*** Opening of Exercise data ***
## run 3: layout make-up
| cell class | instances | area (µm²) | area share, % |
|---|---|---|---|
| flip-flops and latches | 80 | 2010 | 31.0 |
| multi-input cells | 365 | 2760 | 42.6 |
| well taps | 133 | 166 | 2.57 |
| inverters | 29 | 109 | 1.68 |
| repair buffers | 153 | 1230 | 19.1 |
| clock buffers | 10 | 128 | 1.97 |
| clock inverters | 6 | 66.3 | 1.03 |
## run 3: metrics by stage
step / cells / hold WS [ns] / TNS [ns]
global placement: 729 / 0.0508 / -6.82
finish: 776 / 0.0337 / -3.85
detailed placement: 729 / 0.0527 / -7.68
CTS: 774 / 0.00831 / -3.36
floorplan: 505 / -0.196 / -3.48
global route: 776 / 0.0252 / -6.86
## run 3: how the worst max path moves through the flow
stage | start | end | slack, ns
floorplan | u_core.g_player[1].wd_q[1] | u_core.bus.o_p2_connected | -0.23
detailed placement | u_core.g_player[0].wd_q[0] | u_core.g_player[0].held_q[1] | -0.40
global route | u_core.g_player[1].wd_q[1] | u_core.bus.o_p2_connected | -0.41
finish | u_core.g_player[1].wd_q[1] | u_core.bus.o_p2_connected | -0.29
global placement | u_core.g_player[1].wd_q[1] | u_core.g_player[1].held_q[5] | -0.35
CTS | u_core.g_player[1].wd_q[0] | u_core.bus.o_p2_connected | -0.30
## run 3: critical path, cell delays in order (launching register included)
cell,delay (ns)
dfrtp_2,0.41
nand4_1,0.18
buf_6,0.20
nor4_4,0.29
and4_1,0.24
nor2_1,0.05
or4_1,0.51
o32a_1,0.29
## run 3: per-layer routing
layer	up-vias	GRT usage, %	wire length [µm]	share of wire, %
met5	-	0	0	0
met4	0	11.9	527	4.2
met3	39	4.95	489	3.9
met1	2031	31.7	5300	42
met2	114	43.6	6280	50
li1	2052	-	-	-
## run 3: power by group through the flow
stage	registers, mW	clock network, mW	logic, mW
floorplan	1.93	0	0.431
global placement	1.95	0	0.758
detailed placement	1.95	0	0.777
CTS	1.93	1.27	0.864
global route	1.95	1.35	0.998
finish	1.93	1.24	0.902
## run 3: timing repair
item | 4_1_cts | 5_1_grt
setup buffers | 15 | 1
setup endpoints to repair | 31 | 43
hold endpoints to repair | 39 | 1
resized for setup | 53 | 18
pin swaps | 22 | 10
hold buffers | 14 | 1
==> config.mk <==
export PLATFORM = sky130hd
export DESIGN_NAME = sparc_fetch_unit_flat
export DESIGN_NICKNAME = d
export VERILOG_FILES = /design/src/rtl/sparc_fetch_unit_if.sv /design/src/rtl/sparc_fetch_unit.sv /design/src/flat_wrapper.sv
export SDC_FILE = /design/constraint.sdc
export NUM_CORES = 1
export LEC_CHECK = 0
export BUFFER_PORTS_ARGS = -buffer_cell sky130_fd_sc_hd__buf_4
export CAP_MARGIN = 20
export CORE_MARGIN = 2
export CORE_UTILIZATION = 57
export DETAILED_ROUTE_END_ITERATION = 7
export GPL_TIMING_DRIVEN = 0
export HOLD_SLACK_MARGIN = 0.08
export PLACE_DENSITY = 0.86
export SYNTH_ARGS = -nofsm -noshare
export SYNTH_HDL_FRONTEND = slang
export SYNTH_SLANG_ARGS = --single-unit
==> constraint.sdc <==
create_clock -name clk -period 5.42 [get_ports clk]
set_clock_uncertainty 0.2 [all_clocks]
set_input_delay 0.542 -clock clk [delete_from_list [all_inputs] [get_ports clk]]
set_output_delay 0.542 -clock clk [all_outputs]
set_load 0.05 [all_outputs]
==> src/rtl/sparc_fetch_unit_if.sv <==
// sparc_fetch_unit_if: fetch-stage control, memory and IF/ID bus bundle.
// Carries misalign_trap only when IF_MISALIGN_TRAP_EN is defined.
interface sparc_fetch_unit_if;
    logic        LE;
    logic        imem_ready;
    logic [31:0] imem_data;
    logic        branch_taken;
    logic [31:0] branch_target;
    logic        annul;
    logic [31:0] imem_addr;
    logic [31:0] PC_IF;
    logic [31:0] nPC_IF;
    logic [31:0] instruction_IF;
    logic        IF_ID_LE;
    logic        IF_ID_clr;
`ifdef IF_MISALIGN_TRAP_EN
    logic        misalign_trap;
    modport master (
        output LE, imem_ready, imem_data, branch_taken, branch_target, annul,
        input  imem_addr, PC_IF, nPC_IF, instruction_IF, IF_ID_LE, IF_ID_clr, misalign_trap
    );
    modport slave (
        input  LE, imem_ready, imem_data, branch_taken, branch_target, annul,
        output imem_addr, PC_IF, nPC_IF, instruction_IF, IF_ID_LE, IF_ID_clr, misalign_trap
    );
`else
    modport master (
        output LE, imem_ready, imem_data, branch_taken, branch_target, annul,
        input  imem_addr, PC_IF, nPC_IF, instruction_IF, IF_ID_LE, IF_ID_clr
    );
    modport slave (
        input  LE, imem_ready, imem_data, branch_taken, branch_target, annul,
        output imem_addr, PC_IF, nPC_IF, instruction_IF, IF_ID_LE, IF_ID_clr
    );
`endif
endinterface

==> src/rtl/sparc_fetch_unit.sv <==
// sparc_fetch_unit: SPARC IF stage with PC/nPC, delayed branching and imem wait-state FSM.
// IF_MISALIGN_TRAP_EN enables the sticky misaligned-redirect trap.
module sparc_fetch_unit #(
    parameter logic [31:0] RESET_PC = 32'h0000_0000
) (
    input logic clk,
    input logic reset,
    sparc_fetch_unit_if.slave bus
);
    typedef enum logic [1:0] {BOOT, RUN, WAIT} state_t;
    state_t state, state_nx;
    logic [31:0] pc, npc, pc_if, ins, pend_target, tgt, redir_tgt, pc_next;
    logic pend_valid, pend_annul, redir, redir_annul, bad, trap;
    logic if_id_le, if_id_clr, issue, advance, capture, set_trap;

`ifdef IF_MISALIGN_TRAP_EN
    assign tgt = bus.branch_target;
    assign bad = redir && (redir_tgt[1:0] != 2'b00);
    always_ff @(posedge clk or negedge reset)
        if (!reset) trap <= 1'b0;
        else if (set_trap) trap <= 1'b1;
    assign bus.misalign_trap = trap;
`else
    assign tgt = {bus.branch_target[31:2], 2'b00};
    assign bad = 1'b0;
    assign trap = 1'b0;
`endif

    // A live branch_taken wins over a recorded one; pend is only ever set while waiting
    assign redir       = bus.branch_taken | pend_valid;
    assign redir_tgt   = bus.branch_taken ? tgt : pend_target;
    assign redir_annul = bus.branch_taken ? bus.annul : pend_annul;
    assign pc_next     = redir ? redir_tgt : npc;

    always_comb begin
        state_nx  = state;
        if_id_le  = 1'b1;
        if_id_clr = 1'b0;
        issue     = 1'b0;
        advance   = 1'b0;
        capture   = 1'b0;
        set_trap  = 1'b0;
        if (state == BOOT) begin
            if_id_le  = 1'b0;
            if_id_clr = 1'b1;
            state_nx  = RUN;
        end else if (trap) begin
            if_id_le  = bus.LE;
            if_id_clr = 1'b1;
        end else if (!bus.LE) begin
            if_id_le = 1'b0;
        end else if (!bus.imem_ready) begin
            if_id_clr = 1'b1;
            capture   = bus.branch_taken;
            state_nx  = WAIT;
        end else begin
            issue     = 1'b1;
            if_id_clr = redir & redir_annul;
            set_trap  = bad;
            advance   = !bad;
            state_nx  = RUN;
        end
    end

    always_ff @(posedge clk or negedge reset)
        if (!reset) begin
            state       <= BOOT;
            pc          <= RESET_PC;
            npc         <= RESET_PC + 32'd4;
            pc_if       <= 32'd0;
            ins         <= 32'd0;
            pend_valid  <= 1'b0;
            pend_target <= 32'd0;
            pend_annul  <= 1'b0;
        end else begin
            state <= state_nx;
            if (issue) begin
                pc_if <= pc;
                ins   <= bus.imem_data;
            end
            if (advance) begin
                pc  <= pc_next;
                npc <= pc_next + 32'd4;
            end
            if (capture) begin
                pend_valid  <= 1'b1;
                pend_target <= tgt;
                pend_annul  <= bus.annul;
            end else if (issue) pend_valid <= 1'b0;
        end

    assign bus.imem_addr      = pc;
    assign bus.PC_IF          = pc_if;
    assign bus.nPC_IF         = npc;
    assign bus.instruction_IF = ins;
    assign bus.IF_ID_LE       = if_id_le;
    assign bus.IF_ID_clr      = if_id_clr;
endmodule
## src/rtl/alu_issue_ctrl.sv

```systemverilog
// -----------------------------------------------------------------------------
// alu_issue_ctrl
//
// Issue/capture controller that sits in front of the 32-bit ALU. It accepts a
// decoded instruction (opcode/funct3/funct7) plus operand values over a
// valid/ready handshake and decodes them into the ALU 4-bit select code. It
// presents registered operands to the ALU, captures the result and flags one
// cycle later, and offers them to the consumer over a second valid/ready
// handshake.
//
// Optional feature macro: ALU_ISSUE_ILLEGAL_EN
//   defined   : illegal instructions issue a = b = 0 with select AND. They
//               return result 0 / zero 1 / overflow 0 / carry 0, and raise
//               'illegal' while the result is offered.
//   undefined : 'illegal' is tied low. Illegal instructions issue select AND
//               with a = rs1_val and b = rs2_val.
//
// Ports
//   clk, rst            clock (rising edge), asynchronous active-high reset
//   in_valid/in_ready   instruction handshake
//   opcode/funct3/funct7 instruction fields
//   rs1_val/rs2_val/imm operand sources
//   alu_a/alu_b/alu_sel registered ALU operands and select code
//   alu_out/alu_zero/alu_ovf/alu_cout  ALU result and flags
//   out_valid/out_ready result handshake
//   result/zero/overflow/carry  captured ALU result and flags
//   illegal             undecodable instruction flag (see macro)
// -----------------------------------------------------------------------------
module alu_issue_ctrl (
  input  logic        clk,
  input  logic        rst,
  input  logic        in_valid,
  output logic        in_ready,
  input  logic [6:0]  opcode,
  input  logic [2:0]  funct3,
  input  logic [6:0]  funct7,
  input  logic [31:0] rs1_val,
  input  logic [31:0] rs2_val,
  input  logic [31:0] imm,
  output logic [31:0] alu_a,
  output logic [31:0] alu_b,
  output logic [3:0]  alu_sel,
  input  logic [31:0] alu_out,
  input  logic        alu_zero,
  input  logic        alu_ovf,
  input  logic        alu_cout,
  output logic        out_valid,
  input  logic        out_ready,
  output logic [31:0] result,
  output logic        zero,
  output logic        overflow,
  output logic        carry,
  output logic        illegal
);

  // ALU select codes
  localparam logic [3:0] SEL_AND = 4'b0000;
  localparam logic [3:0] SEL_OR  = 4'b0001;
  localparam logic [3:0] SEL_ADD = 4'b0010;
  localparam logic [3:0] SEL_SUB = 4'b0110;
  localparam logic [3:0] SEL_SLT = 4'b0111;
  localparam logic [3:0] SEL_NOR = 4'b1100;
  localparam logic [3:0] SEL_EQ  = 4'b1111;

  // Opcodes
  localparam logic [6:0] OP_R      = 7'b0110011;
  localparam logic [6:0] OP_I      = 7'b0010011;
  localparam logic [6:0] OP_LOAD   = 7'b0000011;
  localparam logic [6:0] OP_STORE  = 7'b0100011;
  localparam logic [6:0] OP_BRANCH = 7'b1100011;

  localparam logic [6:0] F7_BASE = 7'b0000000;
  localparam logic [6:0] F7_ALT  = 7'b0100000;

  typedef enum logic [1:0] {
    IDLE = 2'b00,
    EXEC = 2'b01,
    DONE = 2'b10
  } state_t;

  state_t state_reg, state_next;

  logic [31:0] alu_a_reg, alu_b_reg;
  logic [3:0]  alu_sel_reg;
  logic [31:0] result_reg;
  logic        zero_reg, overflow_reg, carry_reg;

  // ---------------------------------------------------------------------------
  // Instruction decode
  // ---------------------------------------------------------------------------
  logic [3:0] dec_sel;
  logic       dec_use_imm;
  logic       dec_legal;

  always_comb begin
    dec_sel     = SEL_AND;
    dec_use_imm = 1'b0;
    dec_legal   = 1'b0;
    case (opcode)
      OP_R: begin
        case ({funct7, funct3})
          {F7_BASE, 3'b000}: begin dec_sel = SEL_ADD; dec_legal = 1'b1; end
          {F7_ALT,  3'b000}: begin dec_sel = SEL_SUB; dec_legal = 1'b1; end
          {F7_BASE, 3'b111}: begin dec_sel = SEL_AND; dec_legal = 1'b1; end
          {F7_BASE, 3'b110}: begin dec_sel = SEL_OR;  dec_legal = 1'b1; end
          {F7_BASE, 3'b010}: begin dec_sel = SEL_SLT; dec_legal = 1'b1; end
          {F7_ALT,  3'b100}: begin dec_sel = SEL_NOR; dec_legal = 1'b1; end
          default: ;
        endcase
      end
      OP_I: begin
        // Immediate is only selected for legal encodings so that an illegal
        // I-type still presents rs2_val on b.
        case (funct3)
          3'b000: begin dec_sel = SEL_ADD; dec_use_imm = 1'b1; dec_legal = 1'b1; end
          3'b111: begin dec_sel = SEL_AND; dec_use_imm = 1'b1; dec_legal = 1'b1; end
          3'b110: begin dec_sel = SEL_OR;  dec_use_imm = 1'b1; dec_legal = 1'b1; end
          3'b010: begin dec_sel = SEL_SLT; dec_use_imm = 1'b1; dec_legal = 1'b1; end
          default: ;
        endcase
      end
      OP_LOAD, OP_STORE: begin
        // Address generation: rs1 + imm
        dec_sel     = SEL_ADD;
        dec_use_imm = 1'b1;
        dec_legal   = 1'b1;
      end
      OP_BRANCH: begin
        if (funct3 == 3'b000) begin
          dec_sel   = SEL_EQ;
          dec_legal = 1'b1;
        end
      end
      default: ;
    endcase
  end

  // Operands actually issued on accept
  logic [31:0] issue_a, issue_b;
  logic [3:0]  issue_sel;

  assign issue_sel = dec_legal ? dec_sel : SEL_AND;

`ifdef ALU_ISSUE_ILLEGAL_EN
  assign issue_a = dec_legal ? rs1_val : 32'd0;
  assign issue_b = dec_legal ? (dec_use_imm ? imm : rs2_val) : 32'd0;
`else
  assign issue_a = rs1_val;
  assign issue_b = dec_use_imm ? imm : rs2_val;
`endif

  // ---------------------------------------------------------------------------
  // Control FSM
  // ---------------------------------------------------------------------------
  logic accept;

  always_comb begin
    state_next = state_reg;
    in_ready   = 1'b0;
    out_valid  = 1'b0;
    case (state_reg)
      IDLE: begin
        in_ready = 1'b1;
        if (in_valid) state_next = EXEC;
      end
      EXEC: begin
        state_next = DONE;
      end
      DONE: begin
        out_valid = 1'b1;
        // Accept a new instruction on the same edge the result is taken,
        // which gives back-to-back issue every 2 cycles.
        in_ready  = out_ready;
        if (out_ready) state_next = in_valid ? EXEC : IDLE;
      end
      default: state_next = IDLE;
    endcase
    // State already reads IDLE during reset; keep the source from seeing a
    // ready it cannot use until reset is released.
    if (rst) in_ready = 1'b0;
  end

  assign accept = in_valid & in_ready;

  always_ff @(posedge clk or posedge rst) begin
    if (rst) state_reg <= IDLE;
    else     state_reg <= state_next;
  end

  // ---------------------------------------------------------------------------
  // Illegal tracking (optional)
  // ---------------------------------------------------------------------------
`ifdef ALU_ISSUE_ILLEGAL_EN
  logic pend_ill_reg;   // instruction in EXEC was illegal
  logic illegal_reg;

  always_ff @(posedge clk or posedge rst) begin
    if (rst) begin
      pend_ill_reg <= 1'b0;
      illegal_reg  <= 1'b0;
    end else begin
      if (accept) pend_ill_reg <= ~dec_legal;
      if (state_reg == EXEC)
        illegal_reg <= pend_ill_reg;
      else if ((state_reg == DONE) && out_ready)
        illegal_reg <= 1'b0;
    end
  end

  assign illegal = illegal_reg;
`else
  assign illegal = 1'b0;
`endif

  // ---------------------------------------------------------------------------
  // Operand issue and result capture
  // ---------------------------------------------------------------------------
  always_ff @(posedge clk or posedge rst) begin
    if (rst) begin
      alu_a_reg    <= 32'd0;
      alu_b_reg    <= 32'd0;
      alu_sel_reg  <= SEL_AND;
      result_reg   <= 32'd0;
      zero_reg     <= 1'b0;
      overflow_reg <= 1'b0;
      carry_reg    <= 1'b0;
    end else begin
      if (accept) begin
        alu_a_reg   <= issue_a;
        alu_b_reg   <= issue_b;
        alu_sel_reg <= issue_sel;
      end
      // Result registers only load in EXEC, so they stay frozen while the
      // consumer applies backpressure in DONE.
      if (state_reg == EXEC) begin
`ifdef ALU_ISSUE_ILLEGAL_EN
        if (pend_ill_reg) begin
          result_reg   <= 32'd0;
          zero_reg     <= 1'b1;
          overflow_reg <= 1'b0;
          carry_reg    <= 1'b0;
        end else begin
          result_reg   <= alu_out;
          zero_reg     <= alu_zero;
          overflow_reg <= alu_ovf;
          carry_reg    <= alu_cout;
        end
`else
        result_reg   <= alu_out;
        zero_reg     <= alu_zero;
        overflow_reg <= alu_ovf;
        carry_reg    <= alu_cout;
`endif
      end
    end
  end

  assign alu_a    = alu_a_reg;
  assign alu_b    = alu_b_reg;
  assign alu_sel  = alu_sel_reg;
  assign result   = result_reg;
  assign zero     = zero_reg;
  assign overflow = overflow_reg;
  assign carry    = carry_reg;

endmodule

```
*** Close of Exercise data ***
Go through the records from the first line and copy each one exactly, ending after the line that contains "## run 3: power by group through the flow". Give nothing else.

## run 3: layout make-up
| cell class | instances | area (µm²) | area share, % |
|---|---|---|---|
| flip-flops and latches | 80 | 2010 | 31.0 |
| multi-input cells | 365 | 2760 | 42.6 |
| well taps | 133 | 166 | 2.57 |
| inverters | 29 | 109 | 1.68 |
| repair buffers | 153 | 1230 | 19.1 |
| clock buffers | 10 | 128 | 1.97 |
| clock inverters | 6 | 66.3 | 1.03 |
## run 3: metrics by stage
step / cells / hold WS [ns] / TNS [ns]
global placement: 729 / 0.0508 / -6.82
finish: 776 / 0.0337 / -3.85
detailed placement: 729 / 0.0527 / -7.68
CTS: 774 / 0.00831 / -3.36
floorplan: 505 / -0.196 / -3.48
global route: 776 / 0.0252 / -6.86
## run 3: how the worst max path moves through the flow
stage | start | end | slack, ns
floorplan | u_core.g_player[1].wd_q[1] | u_core.bus.o_p2_connected | -0.23
detailed placement | u_core.g_player[0].wd_q[0] | u_core.g_player[0].held_q[1] | -0.40
global route | u_core.g_player[1].wd_q[1] | u_core.bus.o_p2_connected | -0.41
finish | u_core.g_player[1].wd_q[1] | u_core.bus.o_p2_connected | -0.29
global placement | u_core.g_player[1].wd_q[1] | u_core.g_player[1].held_q[5] | -0.35
CTS | u_core.g_player[1].wd_q[0] | u_core.bus.o_p2_connected | -0.30
## run 3: critical path, cell delays in order (launching register included)
cell,delay (ns)
dfrtp_2,0.41
nand4_1,0.18
buf_6,0.20
nor4_4,0.29
and4_1,0.24
nor2_1,0.05
or4_1,0.51
o32a_1,0.29
## run 3: per-layer routing
layer	up-vias	GRT usage, %	wire length [µm]	share of wire, %
met5	-	0	0	0
met4	0	11.9	527	4.2
met3	39	4.95	489	3.9
met1	2031	31.7	5300	42
met2	114	43.6	6280	50
li1	2052	-	-	-
## run 3: power by group through the flow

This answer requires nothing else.